When an item is considered a new candidate, the item’s blockId does not change. Later, when the item is fully processed by the fetcher, the blockId is added to the item metadata and stored in the SDK CrawlDB. The item is then considered complete but will only be sent to fetchers when a new blockId is generated.

When all items are complete, the SDK will check for checkpoints, as detailed in Checkpoint Design.

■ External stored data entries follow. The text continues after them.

[config.mk]
export PLATFORM = sky130hd
export DESIGN_NAME = player_ctrl
export DESIGN_NICKNAME = d
export VERILOG_FILES = /design/src/rtl/player_ctrl_pkg.sv /design/src/rtl/player_ctrl_bullet_slot.sv /design/src/rtl/player_ctrl.sv
export SDC_FILE = /design/constraint.sdc
export NUM_CORES = 1
export LEC_CHECK = 0
export BUFFER_PORTS_ARGS = -buffer_cell sky130_fd_sc_hd__buf_2
export CORE_MARGIN = 5
export CORE_UTILIZATION = 57
export DETAILED_ROUTE_END_ITERATION = 10
export PLACE_DENSITY = 0.92
export SLEW_MARGIN = 20
export SYNTH_ARGS = -nofsm -noshare
export SYNTH_HDL_FRONTEND = slang
export SYNTH_HIERARCHICAL = 1
export SYNTH_SLANG_ARGS = --single-unit
[constraint.sdc]
create_clock -name clk -period 2.32 [get_ports clk]
set_input_delay 0.348 -clock clk [delete_from_list [all_inputs] [get_ports clk]]
set_output_delay 0.348 -clock clk [all_outputs]
set_load 0.005 [all_outputs]
[src/rtl/player_ctrl_pkg.sv]
// Shared constants, shoot FSM encoding and the saturating axis-step helper
// used by the player controller.
package player_ctrl_pkg;

  localparam int DIR_UP    = 3;
  localparam int DIR_DOWN  = 2;
  localparam int DIR_LEFT  = 1;
  localparam int DIR_RIGHT = 0;

  localparam int SCREEN_W_DEF = 640;
  localparam int SCREEN_H_DEF = 480;
  localparam int PLAYER_W_DEF = 32;
  localparam int PLAYER_H_DEF = 32;

  typedef enum logic {
    ST_READY   = 1'b0,
    ST_COOLING = 1'b1
  } shoot_state_e;

  // Move one axis by step, clamped to [0, max_pos]; opposing keys cancel.
  function automatic logic [9:0] step_axis(input logic [9:0] pos, input logic dec,
                                           input logic inc, input logic [9:0] step,
                                           input logic [9:0] max_pos);
    logic [10:0] sum;
    sum = {1'b0, pos} + {1'b0, step};
    if (dec && !inc) begin
      step_axis = (pos < step) ? 10'd0 : pos - step;
    end else if (inc && !dec) begin
      step_axis = (sum > {1'b0, max_pos}) ? max_pos : sum[9:0];
    end else begin
      step_axis = pos;
    end
  endfunction

endpackage

[src/rtl/player_ctrl_bullet_slot.sv]
// One bullet slot: load beats kill, kill beats the per-frame advance/retire.
module bullet_slot
  import player_ctrl_pkg::*;
#(
  parameter int BULLET_STEP = 8
) (
  input  logic       clk_i,
  input  logic       rst_i,
  input  logic       load_i,
  input  logic [9:0] x_i,
  input  logic [9:0] y_i,
  input  logic       kill_i,
  input  logic       adv_i,
  output logic       valid_o,
  output logic [9:0] x_o,
  output logic [9:0] y_o
);

  logic       valid_q, valid_d;
  logic [9:0] x_q, x_d, y_q, y_d;

  always_comb begin
    valid_d = valid_q;
    x_d     = x_q;
    y_d     = y_q;
    if (load_i) begin
      valid_d = 1'b1;
      x_d     = x_i;
      y_d     = y_i;
    end else if (kill_i) begin
      valid_d = 1'b0;
    end else if (adv_i && valid_q) begin
      if (y_q < 10'(BULLET_STEP)) begin
        valid_d = 1'b0;
      end else begin
        y_d = y_q - 10'(BULLET_STEP);
      end
    end else begin
      valid_d = valid_q;
    end
  end

  always_ff @(posedge clk_i or posedge rst_i) begin
    if (rst_i) begin
      valid_q <= 1'b0;
      x_q     <= 10'd0;
      y_q     <= 10'd0;
    end else begin
      valid_q <= valid_d;
      x_q     <= x_d;
      y_q     <= y_d;
    end
  end

  assign valid_o = valid_q;
  assign x_o     = x_q;
  assign y_o     = y_q;

endmodule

If there are incomplete items from the previous job stored in the SDK CrawlDB, only those items will be processed during the next job.

Item Completion Flow

The SDK controller gets a FetchInput from the SDK CrawlDB and sends it to the fetcher.
The fetcher receives the FetchInput.
The fetcher emits a candidate: Item A.
The controller receives the candidate and stores it in the SDK CrawlDB. Mandatory fields are set to the item metadata, but the blockId field is not set.
Later, in the same job, the candidate Item A is selected by the SDK controller, which sends it to a fetcher.
The fetcher receives the candidate and processes it.
The fetcher emits a Document from the candidate.
The fetcher emits a FetchResult to the SDK controller.
The SDK controller receives both the Document and the FetchResult.
1. If processing the Document, the item status is updated to Document in SDK CrawlDB.
2. If processing the FetchResult, the item’s blockId is set to the current job’s blockId.

Transient candidates

Some connector plugins require that a new job start from the latest checkpoints and not attempt to reprocess incomplete candidates. For that purpose, emit those candidates with Transient=true. The IncrementalContentFetcher is an example.